Oliver apressou-se para interpelar o amigo, mas o tio foi mais rápido. Ele fitou os olhos de Eric. O menino resistiu com vontade férrea, mantendo o cenho franzido, como se estivesse diante de um desafio, marcando o seu território. Eduardo deixou a tigela de sopa de lado, abriu um largo sorriso e continuou, como se Eric estivesse a par da conversa desde o começo.

– Bom, depois daquela situação eu tentei alcançar você. Mas você e seu grupo sumiram do mapa por alguns dias depois que entraram no Del Paseo. Aproveitei o meio tempo para fuçar no submundo e descobri umas coisas bem desagradáveis. Primeiro, o seu pai fez um pacto com uma nova divindade. Não sei quem é esse deus. Ele é novo. Não é um dos deuses clássicos. Ele é chamado de garoto da técnica.

– É... aquele seu ex-companheiro de grupo se referiu a ele enquanto vocês lutavam – completou Eric, o mesmo tom de voz soturno.

– Pois bem. Ele não está pactuado apenas com esse cara. Ele fez um pacto com... – a voz do tio baixou até virar apenas um sussurro – Gaia. A mãe de todos os titãs e gigantes. Ela é tradicionalmente a maior inimiga dos deuses do olimpo.

– E onde Apolo se encaixa nisso tudo? – perguntou Jade, juntando-se à conversa. O tio olhou para Oliver com uma expressão como se perguntasse “vem cá, ninguém aqui respeita a privacidade da conversa alheia, não?”, mas limitou-se a continuar.

– Apolo quer poder. Simples assim. Ele viu uma oportunidade única de assumir o trono do Olimpo. Não tente entender os deuses. Pense neles como as criaturas mais poderosas do universo, mas com a mentalidade de crianças mimadas e birrentas de cinco anos de idade. Se ele tiver que se unir ao garoto da técnica é o que ele vai fazer. Não acho que se uniria às forças de Gaia. O seu orgulho não deixaria.

– Então estamos lutando em duas frentes. Como se não bastasse um mundo inteiro povoado de criaturas sobrenaturais nos querendo para o jantar ainda temos que enfrentar o deus-sol, uma nova divindade? Confere? Pode isso Arnaldo? – o tom de voz de Eric tinha voltado a um estado mais natural, jocoso. – Sabe Oliver, anda com você nunca é chato.

– E que vamos fazer? – perguntou Jade, levantando-se para ir regar Lucas.
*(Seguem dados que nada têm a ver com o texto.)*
### config.mk
export PLATFORM = sky130hd
export DESIGN_NAME = imem_loader_flat
export DESIGN_NICKNAME = d
export VERILOG_FILES = /design/src/rtl/imem_loader_pkg.sv /design/src/rtl/imem_loader_if.sv /design/src/rtl/imem_loader_xor_accum.sv /design/src/rtl/imem_loader.sv /design/src/flat_wrapper.sv
export SDC_FILE = /design/constraint.sdc
export NUM_CORES = 1
export LEC_CHECK = 0
export BUFFER_PORTS_ARGS = -buffer_cell sky130_fd_sc_hd__buf_2
export CAP_MARGIN = 20
export CORE_MARGIN = 2
export CORE_UTILIZATION = 35
export DETAILED_ROUTE_END_ITERATION = 16
export PLACE_DENSITY_LB_ADDON = 0.15
export SYNTH_ARGS = -nofsm -noshare
export SYNTH_HDL_FRONTEND = slang
export SYNTH_SLANG_ARGS = --single-unit
### constraint.sdc
create_clock -name clock -period 5.85 [get_ports clock]
set_clock_uncertainty 0.1 [all_clocks]
set_input_delay 1.17 -clock clock [delete_from_list [all_inputs] [get_ports clock]]
set_output_delay 1.17 -clock clock [all_outputs]
set_load 0.1 [all_outputs]
### src/rtl/imem_loader_pkg.sv
// imem_loader_pkg: state encoding and sizing shared by the instruction loader
package imem_loader_pkg;
    localparam int ADDR_W_DEF = 10;

    typedef enum logic [2:0] {IDLE, LEN_HI, LEN_LO, DATA_HI, DATA_LO, CHECK, DONE, ERR} state_t;

    function automatic int max_words(input int aw);
        return 1 << aw;
    endfunction

    localparam int MAX_WORDS = max_words(ADDR_W_DEF);
endpackage

### src/rtl/imem_loader_if.sv
// imem_loader_if: byte stream in, instruction-memory write port out
interface imem_loader_if #(parameter int ADDR_W = 10, parameter int WORD_W = 16);
    logic [7:0]        rx_data;
    logic              rx_valid;
    logic              rx_ready;
    logic              imem_we;
    logic [ADDR_W-1:0] imem_addr;
    logic [WORD_W-1:0] imem_wdata;
    modport master (output rx_data, rx_valid, input rx_ready, imem_we, imem_addr, imem_wdata);
    modport slave  (input rx_data, rx_valid, output rx_ready, imem_we, imem_addr, imem_wdata);
endinterface

### src/rtl/imem_loader_xor_accum.sv
// xor_accum: 8-bit running XOR with synchronous clear and enable
module xor_accum (
    input  logic       clock,
    input  logic       reset_n,
    input  logic       clr,
    input  logic       en,
    input  logic [7:0] din,
    output logic [7:0] acc
);
    always_ff @(posedge clock or negedge reset_n)
        if (!reset_n) acc <= '0;
        else if (clr) acc <= '0;
        else if (en)  acc <= acc ^ din;
endmodule

### src/rtl/imem_loader.sv
// imem_loader: boot-time loader that frames a byte stream into instruction-memory writes
module imem_loader
    import imem_loader_pkg::*;
#(
    parameter int ADDR_W = ADDR_W_DEF,
    parameter int WORD_W = 16
) (
    input  logic         clock,
    input  logic         reset_n,
    input  logic         start,
    imem_loader_if.slave bus,
    output logic         cpu_hold,
    output logic         done,
    output logic         error
);
    localparam logic [16:0] max_n = 17'(max_words(ADDR_W));

    state_t            state, nxt;
    logic              hs, clr, we;
    logic [7:0]        acc, hi, len_hi;
    logic [15:0]       n, left;
    logic [ADDR_W-1:0] idx, addr;
    logic [WORD_W-1:0] wdata;

    assign hs  = bus.rx_valid && bus.rx_ready;
    assign n   = {len_hi, bus.rx_data};
    assign clr = nxt == LEN_HI && state != LEN_HI;

    xor_accum u_xor (
        .clock  (clock),
        .reset_n(reset_n),
        .clr    (clr),
        .en     (hs && state != CHECK),
        .din    (bus.rx_data),
        .acc    (acc)
    );

    always_comb begin
        nxt = state;
        case (state)
            IDLE, DONE, ERR: nxt = start ? LEN_HI : state;
            LEN_HI:          nxt = hs ? LEN_LO : state;
            LEN_LO:          nxt = !hs ? state : {1'b0, n} > max_n ? ERR : n == 16'd0 ? CHECK : DATA_HI;
            DATA_HI:         nxt = hs ? DATA_LO : state;
            DATA_LO:         nxt = !hs ? state : left == 16'd1 ? CHECK : DATA_HI;
            CHECK:           nxt = !hs ? state : bus.rx_data == acc ? DONE : ERR;
            default:         nxt = IDLE;
        endcase
    end

    // the write is registered, so an async reset also cancels a pending word
    always_ff @(posedge clock or negedge reset_n)
        if (!reset_n) begin
            state  <= IDLE;
            len_hi <= '0;
            hi     <= '0;
            left   <= '0;
            idx    <= '0;
            we     <= 1'b0;
            addr   <= '0;
            wdata  <= '0;
        end else begin
            state <= nxt;
            we    <= hs && state == DATA_LO;
            if (clr) idx <= '0;
            if (hs && state == LEN_HI) len_hi <= bus.rx_data;
            if (hs && state == LEN_LO) left <= n;
            if (hs && state == DATA_HI) hi <= bus.rx_data;
            if (hs && state == DATA_LO) begin
                addr  <= idx;
                wdata <= WORD_W'({hi, bus.rx_data});
                idx   <= idx + ADDR_W'(1);
                left  <= left - 16'd1;
            end
        end

    assign bus.rx_ready   = state inside {LEN_HI, LEN_LO, DATA_HI, DATA_LO, CHECK};
    assign bus.imem_we    = we;
    assign bus.imem_addr  = addr;
    assign bus.imem_wdata = wdata;
    assign cpu_hold       = state != DONE;
    assign done           = state == DONE;
    assign error          = state == ERR;
endmodule

### src/flat_wrapper.sv
// flat-port wrapper written by rule: the top's interface ports become plain ports
module imem_loader_flat import imem_loader_pkg::*;
#(
    parameter int ADDR_W = ADDR_W_DEF,
    parameter int WORD_W = 16
)
  (clock, reset_n, start, cpu_hold, done, error, bus_rx_data, bus_rx_valid, bus_rx_ready, bus_imem_we, bus_imem_addr, bus_imem_wdata);
  imem_loader_if #(.ADDR_W(ADDR_W), .WORD_W(WORD_W)) bus_i ();
  input  logic clock;
  input  logic reset_n;
  input  logic start;
  output logic cpu_hold;
  output logic done;
  output logic error;
  input wire logic [$bits(bus_i.rx_data)-1:0] bus_rx_data;
  input wire logic [$bits(bus_i.rx_valid)-1:0] bus_rx_valid;
  output wire logic [$bits(bus_i.rx_ready)-1:0] bus_rx_ready;
  output wire logic [$bits(bus_i.imem_we)-1:0] bus_imem_we;
  output wire logic [$bits(bus_i.imem_addr)-1:0] bus_imem_addr;
  output wire logic [$bits(bus_i.imem_wdata)-1:0] bus_imem_wdata;
  assign bus_i.rx_data = bus_rx_data;
  assign bus_i.rx_valid = bus_rx_valid;
  assign bus_rx_ready = bus_i.rx_ready;
  assign bus_imem_we = bus_i.imem_we;
  assign bus_imem_addr = bus_i.imem_addr;
  assign bus_imem_wdata = bus_i.imem_wdata;
  imem_loader #(.ADDR_W(ADDR_W), .WORD_W(WORD_W)) u_core (.clock(clock), .reset_n(reset_n), .start(start), .bus(bus_i), .cpu_hold(cpu_hold), .done(done), .error(error));
endmodule
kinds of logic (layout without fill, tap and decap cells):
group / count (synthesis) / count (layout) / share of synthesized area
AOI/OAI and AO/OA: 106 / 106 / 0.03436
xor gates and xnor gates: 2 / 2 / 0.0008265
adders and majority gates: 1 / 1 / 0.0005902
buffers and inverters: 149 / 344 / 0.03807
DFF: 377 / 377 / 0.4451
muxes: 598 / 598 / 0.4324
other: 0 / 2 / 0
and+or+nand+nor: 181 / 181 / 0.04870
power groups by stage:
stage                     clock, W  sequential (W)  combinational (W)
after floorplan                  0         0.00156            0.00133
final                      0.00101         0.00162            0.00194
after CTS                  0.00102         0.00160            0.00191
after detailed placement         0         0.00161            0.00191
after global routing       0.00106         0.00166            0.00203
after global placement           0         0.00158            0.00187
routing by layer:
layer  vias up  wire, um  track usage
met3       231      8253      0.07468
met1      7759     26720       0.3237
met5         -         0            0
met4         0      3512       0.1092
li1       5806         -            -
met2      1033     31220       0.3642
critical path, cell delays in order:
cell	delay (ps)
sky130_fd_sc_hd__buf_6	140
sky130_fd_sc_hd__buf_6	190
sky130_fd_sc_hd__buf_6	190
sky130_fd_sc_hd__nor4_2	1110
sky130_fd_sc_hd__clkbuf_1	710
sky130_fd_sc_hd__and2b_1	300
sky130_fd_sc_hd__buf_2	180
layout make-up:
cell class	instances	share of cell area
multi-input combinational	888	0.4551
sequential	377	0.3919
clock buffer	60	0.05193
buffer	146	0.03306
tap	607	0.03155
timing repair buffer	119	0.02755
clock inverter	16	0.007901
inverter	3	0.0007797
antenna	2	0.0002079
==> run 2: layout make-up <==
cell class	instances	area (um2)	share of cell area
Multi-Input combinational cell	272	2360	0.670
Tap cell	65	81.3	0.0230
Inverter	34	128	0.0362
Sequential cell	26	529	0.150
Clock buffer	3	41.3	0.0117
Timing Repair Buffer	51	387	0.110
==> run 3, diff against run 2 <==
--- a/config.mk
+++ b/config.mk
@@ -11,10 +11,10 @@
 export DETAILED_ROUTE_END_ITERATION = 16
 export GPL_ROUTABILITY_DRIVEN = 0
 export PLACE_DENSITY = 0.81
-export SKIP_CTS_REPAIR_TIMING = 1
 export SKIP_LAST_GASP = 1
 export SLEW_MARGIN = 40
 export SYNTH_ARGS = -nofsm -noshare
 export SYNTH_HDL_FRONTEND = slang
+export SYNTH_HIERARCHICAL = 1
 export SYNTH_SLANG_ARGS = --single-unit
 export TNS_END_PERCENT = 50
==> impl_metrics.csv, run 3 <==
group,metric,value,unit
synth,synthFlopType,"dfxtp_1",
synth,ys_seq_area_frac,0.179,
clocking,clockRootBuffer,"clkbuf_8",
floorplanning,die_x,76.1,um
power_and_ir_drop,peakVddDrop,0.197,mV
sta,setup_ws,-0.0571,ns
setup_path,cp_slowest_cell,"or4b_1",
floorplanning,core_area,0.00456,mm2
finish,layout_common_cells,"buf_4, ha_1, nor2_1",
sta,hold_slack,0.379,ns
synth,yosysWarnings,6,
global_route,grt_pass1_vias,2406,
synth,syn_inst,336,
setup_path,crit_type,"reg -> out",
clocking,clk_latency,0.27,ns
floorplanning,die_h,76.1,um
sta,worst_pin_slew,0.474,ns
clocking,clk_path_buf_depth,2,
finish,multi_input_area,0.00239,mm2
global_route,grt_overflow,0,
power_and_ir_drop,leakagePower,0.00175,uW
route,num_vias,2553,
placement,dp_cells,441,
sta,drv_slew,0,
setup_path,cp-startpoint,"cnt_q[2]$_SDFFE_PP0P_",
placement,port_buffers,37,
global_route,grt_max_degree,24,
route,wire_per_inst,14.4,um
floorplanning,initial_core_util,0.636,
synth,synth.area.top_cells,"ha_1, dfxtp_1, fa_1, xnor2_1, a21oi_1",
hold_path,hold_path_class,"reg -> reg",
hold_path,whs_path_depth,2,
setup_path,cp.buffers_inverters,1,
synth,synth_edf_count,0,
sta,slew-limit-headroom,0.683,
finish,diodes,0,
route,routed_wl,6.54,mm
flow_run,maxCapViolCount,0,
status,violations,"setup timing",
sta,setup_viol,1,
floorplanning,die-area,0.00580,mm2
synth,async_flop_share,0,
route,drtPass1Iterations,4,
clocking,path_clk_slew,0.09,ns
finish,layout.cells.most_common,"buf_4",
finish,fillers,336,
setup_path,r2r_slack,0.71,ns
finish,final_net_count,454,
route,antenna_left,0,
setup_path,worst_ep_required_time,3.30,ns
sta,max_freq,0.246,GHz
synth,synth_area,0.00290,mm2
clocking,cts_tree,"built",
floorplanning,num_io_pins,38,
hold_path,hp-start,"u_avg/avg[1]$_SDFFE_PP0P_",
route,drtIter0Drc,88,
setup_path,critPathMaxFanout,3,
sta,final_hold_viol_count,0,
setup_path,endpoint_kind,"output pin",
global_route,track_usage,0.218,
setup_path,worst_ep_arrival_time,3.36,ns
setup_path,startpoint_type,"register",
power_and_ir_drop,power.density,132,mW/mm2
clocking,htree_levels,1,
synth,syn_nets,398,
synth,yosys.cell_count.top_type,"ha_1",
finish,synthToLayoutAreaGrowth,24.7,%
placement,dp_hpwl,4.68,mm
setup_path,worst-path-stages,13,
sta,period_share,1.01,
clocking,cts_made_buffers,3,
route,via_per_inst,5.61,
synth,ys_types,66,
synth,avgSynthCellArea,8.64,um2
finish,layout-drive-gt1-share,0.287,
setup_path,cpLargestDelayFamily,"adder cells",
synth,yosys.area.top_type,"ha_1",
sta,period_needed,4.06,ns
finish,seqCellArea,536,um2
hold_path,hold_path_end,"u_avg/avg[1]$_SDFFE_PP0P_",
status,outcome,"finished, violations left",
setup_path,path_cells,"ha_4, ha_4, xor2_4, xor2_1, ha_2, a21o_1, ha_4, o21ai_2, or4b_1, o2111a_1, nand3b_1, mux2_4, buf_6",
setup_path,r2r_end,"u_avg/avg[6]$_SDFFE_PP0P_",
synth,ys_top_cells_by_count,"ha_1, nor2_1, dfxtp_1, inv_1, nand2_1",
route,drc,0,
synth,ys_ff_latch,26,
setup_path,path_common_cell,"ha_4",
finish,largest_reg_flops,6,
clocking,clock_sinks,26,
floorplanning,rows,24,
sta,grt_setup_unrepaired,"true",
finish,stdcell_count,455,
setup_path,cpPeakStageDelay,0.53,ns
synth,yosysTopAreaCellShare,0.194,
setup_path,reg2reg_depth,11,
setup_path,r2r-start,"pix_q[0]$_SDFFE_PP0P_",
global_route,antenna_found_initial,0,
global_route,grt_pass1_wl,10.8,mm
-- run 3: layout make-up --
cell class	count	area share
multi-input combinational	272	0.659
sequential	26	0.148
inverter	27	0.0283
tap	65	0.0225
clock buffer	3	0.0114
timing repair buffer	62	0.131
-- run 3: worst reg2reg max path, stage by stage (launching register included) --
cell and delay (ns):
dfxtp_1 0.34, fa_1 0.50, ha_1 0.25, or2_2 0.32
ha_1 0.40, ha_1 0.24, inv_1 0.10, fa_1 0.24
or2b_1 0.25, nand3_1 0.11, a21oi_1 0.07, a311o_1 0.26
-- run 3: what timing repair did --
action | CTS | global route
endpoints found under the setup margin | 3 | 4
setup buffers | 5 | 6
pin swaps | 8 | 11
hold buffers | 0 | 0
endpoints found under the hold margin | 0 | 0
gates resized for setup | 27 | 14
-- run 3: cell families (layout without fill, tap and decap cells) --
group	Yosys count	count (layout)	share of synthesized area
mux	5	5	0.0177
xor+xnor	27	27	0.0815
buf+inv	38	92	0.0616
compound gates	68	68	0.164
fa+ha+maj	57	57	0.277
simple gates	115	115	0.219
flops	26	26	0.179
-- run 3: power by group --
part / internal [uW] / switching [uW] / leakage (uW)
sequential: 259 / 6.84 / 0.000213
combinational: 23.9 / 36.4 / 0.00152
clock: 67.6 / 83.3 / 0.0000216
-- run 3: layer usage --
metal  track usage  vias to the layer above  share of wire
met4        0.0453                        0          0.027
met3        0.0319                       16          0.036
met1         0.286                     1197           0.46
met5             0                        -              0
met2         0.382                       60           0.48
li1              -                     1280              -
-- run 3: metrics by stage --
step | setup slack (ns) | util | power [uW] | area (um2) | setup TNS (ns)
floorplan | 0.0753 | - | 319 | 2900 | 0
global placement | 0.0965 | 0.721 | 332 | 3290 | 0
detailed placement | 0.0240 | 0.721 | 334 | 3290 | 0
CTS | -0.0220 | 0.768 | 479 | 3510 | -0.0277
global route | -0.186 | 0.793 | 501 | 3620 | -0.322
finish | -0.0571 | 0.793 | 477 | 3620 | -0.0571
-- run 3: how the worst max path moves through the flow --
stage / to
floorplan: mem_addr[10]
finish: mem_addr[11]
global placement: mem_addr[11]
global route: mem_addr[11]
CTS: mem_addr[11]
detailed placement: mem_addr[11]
$ cat src/rtl/lsu_req_stage.sv
// rtl/lsu_req_stage.sv - EX->MEM load/store request stage (optional MISALIGN_TRAP_EN)
package lsu_req_stage_pkg;
  typedef struct packed {
    logic       reg_write;
    logic [4:0] rd;
    logic       mem_read;
    logic       mem_write;
    logic [2:0] funct3;
  } control_type;
endpackage
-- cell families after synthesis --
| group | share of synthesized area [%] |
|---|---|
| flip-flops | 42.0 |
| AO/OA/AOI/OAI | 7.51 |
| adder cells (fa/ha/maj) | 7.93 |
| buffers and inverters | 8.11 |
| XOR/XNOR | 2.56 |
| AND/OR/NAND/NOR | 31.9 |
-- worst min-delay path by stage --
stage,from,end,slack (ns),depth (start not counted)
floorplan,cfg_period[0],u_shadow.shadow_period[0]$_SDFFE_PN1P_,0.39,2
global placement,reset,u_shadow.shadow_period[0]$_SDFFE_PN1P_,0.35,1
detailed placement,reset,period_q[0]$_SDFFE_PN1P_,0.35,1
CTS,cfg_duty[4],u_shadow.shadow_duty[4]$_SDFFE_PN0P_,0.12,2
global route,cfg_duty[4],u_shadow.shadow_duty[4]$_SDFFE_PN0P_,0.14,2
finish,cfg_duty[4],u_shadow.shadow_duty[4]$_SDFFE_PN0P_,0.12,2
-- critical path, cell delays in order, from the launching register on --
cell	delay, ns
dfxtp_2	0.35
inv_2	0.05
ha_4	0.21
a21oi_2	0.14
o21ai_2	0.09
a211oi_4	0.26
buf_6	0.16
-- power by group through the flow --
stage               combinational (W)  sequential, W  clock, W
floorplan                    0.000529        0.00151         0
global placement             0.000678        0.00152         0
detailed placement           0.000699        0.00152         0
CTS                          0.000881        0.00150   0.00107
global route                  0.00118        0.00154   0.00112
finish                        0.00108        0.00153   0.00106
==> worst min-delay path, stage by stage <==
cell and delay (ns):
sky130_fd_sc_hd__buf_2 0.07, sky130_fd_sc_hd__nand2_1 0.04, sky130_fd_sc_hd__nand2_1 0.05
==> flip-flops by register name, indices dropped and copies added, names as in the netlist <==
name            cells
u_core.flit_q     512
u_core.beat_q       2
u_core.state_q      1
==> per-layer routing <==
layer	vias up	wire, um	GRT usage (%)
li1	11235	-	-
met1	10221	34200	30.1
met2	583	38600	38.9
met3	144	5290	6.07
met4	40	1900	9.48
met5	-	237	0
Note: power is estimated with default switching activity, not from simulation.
### src/rtl/ring_monitor.sv
// Checks a 4-bit one-hot ring counter for legal steps, locks onto it and counts wraps.
// All outputs are registered one cycle after the sample; there is no backpressure and every cycle is sampled.
module ring_monitor #(
  parameter int REV_W = 8
) (
  input  logic             clock,
  input  logic             reset,
  input  logic [3:0]       ring_in,
  input  logic             mode,
  input  logic             clear,
  output logic [1:0]       position,
  output logic             valid,
  output logic             locked,
  output logic             step_err,
  output logic             err_sticky,
  output logic             rev_pulse,
  output logic [REV_W-1:0] rev_count
);

  typedef enum logic [1:0] {UNLOCKED, LOCKED, FAULT} state_t;

  state_t     state;
  logic [3:0] prev_ring;
  logic       prev_mode;

  logic [3:0] succ;
  logic [1:0] hot_idx;
  logic       cur_hot;
  logic       prev_hot;
  logic       same_mode;
  logic       is_hold;
  logic       is_succ;
  logic       step_ok;
  logic       is_wrap;
  logic       lock_evt;
  logic       wrap_evt;

  always_comb begin
    succ      = mode ? {prev_ring[0], prev_ring[3:1]} : {prev_ring[2:0], prev_ring[3]};
    cur_hot   = $onehot(ring_in);
    prev_hot  = $onehot(prev_ring);
    same_mode = (mode == prev_mode);
    is_hold   = (ring_in == prev_ring);
    is_succ   = (ring_in == succ);
    step_ok   = cur_hot && (is_hold || is_succ);
    is_wrap   = mode ? (prev_ring == 4'b0001 && ring_in == 4'b1000)
                     : (prev_ring == 4'b1000 && ring_in == 4'b0001);
    lock_evt  = cur_hot && prev_hot && is_succ && same_mode;
    // The step that acquires lock counts as a revolution when it is itself the wrap.
    wrap_evt  = !clear && is_wrap &&
                ((state == UNLOCKED && lock_evt) || (state == LOCKED && same_mode));
  end

  always_comb begin
    hot_idx = 2'd0;
    case (ring_in)
      4'b0010: hot_idx = 2'd1;
      4'b0100: hot_idx = 2'd2;
      4'b1000: hot_idx = 2'd3;
      default: hot_idx = 2'd0;
    endcase
  end

  always_ff @(posedge clock or negedge reset) begin
    if (!reset) begin
      state      <= UNLOCKED;
      prev_ring  <= 4'b0000;
      prev_mode  <= 1'b0;
      position   <= 2'd0;
      valid      <= 1'b0;
      locked     <= 1'b0;
      step_err   <= 1'b0;
      err_sticky <= 1'b0;
      rev_pulse  <= 1'b0;
      rev_count  <= '0;
    end else begin
      prev_ring <= ring_in;
      prev_mode <= mode;
      valid     <= cur_hot;
      if (cur_hot) position <= hot_idx;
      step_err  <= 1'b0;
      rev_pulse <= wrap_evt;
      if (wrap_evt && !(&rev_count))
        rev_count <= rev_count + {{(REV_W-1){1'b0}}, 1'b1};

      if (clear) begin
        state      <= UNLOCKED;
        locked     <= 1'b0;
        err_sticky <= 1'b0;
        rev_count  <= '0;
      end else begin
        case (state)
          UNLOCKED: begin
            if (lock_evt) begin
              state  <= LOCKED;
              locked <= 1'b1;
            end
          end
          LOCKED: begin
            // A direction change is a reconfiguration, not a fault.
            if (!same_mode) begin
              state  <= UNLOCKED;
              locked <= 1'b0;
            end else if (!step_ok) begin
              state      <= FAULT;
              locked     <= 1'b0;
              step_err   <= 1'b1;
              err_sticky <= 1'b1;
            end
          end
          FAULT: begin
            locked <= 1'b0;
          end
          default: begin
            state  <= UNLOCKED;
            locked <= 1'b0;
          end
        endcase
      end
    end
  end

endmodule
– Temos que esperar que Isabel aprenda a usar o pêndulo e o mapa. Ele vai apontar o novo local que devemos ir. – o tio respondeu com calma, espreguiçando-se na cama.

– E como vamos chegar lá? – perguntou Eric.

– Uma coisa de cada vez. – assentiu o tio antes de tirar um antiquado telefone celular do bolso. Ele mal teve tempo de olhar a tela quando todos ouviram o grito de Jade, vindo do jardim.